◆ What you are asked to do: Which lines run from the line with "Flop Fraction: 100%" through the line with "Syn nets: 1525" in the entries below? Print them exactly, both ends included, and nothing more.

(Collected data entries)
──────

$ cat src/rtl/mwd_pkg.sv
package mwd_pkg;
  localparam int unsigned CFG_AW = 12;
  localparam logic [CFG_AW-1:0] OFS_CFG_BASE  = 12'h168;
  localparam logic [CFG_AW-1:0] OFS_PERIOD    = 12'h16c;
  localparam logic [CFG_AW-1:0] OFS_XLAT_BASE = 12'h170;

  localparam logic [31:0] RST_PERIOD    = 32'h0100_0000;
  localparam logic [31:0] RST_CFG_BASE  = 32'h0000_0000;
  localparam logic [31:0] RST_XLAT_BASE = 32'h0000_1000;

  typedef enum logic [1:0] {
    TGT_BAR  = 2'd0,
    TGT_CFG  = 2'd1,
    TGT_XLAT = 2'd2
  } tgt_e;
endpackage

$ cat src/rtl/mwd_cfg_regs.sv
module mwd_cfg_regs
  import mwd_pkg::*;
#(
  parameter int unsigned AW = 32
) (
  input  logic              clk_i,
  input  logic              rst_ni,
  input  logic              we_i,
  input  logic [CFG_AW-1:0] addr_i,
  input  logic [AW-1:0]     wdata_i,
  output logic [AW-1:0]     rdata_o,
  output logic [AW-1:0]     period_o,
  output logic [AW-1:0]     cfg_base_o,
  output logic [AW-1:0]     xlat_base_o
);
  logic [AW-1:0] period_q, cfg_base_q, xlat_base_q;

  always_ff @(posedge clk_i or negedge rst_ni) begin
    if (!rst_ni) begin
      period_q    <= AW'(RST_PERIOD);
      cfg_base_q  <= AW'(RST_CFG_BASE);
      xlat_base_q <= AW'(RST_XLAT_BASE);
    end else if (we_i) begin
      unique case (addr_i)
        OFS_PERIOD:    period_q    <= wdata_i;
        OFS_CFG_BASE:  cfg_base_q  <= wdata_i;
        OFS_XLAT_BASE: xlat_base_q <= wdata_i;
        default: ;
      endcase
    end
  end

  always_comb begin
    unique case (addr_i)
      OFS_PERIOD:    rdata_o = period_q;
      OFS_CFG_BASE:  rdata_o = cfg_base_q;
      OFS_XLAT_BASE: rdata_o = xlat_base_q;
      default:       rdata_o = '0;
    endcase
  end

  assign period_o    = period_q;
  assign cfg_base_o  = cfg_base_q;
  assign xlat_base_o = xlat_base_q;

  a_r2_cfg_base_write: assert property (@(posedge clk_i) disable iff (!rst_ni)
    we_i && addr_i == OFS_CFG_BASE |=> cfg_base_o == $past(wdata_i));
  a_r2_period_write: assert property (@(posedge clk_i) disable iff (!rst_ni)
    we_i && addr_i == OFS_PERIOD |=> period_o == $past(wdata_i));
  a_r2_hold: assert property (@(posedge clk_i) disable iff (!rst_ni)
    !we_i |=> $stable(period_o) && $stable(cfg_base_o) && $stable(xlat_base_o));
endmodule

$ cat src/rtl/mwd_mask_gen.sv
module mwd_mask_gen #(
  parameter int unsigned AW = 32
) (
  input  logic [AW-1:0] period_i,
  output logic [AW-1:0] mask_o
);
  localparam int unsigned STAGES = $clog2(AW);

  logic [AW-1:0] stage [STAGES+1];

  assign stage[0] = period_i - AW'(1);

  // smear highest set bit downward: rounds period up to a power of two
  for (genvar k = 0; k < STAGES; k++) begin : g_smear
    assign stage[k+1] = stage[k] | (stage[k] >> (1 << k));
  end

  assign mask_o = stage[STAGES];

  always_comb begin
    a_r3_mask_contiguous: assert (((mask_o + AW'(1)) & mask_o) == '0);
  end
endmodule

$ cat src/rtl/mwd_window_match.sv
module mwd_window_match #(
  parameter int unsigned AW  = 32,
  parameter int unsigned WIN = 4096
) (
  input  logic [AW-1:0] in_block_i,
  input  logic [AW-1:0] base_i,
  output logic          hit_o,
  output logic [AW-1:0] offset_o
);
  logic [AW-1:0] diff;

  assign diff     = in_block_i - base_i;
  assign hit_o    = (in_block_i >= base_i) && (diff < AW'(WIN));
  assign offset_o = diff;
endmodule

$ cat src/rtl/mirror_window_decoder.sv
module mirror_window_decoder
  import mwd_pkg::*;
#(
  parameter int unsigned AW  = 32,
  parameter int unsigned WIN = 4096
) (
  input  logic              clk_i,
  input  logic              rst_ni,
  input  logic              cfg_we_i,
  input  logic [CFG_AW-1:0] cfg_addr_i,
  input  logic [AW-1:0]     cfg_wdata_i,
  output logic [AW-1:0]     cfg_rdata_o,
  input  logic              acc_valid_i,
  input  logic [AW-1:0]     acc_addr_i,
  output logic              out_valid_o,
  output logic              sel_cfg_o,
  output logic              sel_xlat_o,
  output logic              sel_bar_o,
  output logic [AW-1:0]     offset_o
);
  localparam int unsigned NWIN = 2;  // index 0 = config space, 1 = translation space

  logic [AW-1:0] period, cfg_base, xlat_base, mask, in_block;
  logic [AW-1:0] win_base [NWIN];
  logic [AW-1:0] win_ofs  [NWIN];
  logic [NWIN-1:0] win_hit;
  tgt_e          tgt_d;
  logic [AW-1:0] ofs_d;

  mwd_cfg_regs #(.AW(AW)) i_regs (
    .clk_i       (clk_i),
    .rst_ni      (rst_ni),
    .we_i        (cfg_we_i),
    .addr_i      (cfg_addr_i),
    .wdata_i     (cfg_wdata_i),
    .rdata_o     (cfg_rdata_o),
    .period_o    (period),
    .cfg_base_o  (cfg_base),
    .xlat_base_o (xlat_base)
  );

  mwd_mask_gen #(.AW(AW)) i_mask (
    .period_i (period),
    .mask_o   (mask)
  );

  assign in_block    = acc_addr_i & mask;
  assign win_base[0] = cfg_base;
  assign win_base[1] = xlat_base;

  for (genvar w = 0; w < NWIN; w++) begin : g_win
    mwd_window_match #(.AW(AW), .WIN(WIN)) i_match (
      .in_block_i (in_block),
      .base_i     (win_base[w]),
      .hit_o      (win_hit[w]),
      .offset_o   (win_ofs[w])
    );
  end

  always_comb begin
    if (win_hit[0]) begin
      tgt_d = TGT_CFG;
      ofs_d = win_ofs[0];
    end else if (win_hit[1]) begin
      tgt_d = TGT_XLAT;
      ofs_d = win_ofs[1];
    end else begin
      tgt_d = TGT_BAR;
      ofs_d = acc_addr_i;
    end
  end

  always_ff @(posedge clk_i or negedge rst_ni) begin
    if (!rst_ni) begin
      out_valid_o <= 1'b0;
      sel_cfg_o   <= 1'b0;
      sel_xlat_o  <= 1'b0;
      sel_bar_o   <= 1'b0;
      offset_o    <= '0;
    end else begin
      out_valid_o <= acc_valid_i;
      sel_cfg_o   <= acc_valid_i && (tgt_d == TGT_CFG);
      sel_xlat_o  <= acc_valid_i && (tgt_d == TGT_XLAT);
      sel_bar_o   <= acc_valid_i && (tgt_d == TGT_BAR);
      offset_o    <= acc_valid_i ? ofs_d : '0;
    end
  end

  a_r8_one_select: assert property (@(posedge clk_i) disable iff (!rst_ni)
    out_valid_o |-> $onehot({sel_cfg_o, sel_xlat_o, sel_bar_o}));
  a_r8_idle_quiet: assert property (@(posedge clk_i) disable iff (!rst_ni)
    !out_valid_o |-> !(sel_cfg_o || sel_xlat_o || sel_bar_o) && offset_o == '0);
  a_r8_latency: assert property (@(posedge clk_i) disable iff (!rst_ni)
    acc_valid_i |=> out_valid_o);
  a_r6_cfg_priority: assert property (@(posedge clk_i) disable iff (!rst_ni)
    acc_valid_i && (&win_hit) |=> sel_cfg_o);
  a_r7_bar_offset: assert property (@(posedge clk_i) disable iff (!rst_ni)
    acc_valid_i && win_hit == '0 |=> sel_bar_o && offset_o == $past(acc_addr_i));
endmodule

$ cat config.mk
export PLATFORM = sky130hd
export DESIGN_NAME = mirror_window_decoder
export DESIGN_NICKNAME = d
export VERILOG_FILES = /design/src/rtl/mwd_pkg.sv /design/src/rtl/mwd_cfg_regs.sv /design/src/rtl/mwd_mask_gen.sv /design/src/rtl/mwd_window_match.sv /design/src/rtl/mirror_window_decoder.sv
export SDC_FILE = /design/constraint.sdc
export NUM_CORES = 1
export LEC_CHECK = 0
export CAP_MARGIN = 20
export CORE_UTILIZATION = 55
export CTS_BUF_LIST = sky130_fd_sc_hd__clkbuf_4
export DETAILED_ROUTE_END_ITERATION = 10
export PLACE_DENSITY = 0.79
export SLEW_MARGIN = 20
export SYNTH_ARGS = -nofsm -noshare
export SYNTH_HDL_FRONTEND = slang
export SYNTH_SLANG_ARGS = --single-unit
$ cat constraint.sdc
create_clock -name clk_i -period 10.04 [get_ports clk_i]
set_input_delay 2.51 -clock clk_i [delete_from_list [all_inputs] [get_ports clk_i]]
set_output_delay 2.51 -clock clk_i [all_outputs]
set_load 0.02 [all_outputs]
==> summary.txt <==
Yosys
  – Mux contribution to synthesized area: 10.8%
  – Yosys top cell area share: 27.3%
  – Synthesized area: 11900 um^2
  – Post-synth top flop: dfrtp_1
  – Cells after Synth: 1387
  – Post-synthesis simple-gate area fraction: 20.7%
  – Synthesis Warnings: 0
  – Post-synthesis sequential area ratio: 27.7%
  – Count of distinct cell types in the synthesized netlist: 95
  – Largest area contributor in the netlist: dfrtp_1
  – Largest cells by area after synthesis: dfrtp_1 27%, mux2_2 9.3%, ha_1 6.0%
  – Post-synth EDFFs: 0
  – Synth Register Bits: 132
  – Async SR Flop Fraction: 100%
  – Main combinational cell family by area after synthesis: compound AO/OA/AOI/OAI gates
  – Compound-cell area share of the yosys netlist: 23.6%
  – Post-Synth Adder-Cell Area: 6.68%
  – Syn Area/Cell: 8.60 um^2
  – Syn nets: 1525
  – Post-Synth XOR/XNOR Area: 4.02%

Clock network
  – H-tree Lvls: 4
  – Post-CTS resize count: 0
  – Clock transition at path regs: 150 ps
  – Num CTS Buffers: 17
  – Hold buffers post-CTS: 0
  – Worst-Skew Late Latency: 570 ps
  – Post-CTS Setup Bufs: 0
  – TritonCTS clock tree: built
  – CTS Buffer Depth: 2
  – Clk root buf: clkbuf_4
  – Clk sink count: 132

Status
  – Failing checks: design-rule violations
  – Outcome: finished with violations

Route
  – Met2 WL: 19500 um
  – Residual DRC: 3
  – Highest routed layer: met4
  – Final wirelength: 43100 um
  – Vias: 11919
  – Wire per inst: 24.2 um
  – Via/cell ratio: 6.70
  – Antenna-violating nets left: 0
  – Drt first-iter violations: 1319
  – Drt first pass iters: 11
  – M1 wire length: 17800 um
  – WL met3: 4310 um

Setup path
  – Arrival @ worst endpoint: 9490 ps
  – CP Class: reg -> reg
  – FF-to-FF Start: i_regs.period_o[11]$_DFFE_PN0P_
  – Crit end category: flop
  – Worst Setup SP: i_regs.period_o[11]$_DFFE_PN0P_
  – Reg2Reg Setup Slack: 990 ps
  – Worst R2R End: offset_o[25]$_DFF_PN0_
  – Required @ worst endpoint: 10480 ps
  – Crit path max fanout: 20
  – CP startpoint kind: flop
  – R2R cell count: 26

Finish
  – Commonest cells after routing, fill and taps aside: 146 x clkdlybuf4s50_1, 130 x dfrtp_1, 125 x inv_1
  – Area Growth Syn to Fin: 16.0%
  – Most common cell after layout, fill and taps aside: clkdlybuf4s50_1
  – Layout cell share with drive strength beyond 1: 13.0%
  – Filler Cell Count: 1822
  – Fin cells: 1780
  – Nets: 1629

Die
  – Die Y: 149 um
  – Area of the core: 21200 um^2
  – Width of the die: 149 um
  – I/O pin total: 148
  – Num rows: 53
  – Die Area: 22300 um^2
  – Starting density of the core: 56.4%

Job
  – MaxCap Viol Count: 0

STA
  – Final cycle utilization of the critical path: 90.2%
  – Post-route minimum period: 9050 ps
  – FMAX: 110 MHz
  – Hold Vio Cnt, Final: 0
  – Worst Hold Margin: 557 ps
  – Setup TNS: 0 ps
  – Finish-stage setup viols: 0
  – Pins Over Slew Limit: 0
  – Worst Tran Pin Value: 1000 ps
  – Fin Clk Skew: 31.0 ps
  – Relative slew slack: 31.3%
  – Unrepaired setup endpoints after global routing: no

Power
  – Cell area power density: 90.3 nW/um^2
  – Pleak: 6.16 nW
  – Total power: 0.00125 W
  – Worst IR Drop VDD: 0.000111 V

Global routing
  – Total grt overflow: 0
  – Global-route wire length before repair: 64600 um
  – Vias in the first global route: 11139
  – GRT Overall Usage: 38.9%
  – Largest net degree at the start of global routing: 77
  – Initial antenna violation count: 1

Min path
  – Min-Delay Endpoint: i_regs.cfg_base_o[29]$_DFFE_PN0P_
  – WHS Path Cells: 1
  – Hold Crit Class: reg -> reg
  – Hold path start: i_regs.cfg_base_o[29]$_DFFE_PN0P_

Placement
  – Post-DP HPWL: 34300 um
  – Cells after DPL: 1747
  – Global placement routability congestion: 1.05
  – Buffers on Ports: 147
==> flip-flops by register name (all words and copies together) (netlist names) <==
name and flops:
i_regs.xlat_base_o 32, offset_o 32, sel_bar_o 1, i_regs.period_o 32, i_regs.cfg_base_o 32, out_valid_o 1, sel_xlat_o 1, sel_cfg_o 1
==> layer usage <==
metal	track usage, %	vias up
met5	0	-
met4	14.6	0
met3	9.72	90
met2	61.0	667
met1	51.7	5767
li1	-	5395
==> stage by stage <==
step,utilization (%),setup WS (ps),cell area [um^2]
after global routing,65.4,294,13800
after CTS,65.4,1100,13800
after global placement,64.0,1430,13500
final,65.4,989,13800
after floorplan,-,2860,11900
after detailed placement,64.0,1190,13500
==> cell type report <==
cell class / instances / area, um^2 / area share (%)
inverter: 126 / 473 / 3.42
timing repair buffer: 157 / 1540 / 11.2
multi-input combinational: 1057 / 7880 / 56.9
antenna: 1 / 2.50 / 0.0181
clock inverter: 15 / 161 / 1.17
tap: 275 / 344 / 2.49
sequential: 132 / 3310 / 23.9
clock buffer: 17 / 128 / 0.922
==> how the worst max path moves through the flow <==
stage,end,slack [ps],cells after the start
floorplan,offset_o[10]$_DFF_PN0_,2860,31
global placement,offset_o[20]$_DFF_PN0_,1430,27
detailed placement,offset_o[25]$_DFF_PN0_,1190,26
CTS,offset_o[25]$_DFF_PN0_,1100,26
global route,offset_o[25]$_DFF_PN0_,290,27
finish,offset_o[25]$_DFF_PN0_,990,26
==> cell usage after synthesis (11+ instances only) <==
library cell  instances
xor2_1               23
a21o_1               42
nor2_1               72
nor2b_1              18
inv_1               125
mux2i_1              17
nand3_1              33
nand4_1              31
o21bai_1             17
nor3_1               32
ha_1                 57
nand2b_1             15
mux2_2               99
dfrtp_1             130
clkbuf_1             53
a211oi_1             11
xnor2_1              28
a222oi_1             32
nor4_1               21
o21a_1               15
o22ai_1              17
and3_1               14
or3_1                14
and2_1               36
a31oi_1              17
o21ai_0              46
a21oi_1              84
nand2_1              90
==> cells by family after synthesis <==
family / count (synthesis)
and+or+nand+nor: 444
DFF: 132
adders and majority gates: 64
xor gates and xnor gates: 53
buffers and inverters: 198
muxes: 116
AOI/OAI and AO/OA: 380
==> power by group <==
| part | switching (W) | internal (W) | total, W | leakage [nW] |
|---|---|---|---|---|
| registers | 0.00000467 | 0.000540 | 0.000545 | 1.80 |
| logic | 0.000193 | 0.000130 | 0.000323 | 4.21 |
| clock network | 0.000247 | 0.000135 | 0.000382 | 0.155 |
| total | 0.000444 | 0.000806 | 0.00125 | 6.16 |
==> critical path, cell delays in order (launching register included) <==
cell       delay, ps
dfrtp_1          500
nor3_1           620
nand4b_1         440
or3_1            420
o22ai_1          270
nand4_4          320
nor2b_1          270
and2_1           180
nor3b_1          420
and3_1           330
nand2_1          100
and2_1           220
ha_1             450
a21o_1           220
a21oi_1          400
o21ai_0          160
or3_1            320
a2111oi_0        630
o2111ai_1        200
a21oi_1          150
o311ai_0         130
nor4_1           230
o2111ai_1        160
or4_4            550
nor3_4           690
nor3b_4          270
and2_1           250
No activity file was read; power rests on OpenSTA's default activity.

──────

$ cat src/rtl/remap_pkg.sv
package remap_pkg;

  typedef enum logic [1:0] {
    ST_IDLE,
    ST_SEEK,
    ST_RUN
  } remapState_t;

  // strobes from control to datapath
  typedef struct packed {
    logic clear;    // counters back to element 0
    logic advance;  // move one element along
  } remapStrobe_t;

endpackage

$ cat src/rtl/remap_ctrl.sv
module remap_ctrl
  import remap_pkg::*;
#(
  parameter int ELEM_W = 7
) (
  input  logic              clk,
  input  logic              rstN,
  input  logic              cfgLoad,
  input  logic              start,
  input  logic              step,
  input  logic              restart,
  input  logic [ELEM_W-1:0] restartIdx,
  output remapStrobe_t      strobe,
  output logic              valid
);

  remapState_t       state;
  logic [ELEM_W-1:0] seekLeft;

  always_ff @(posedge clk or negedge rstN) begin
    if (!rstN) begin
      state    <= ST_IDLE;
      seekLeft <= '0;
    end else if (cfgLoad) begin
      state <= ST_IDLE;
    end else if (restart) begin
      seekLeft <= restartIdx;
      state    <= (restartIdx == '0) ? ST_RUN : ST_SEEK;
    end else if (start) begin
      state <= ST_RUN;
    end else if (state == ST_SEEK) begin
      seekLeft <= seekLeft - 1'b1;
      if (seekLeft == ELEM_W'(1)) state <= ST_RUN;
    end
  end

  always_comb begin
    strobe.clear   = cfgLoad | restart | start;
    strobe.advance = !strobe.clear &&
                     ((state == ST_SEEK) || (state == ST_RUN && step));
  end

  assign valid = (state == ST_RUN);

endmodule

──────

◆ Output:
  – Async SR Flop Fraction: 100%
  – Main combinational cell family by area after synthesis: compound AO/OA/AOI/OAI gates
  – Compound-cell area share of the yosys netlist: 23.6%
  – Post-Synth Adder-Cell Area: 6.68%
  – Syn Area/Cell: 8.60 um^2
  – Syn nets: 1525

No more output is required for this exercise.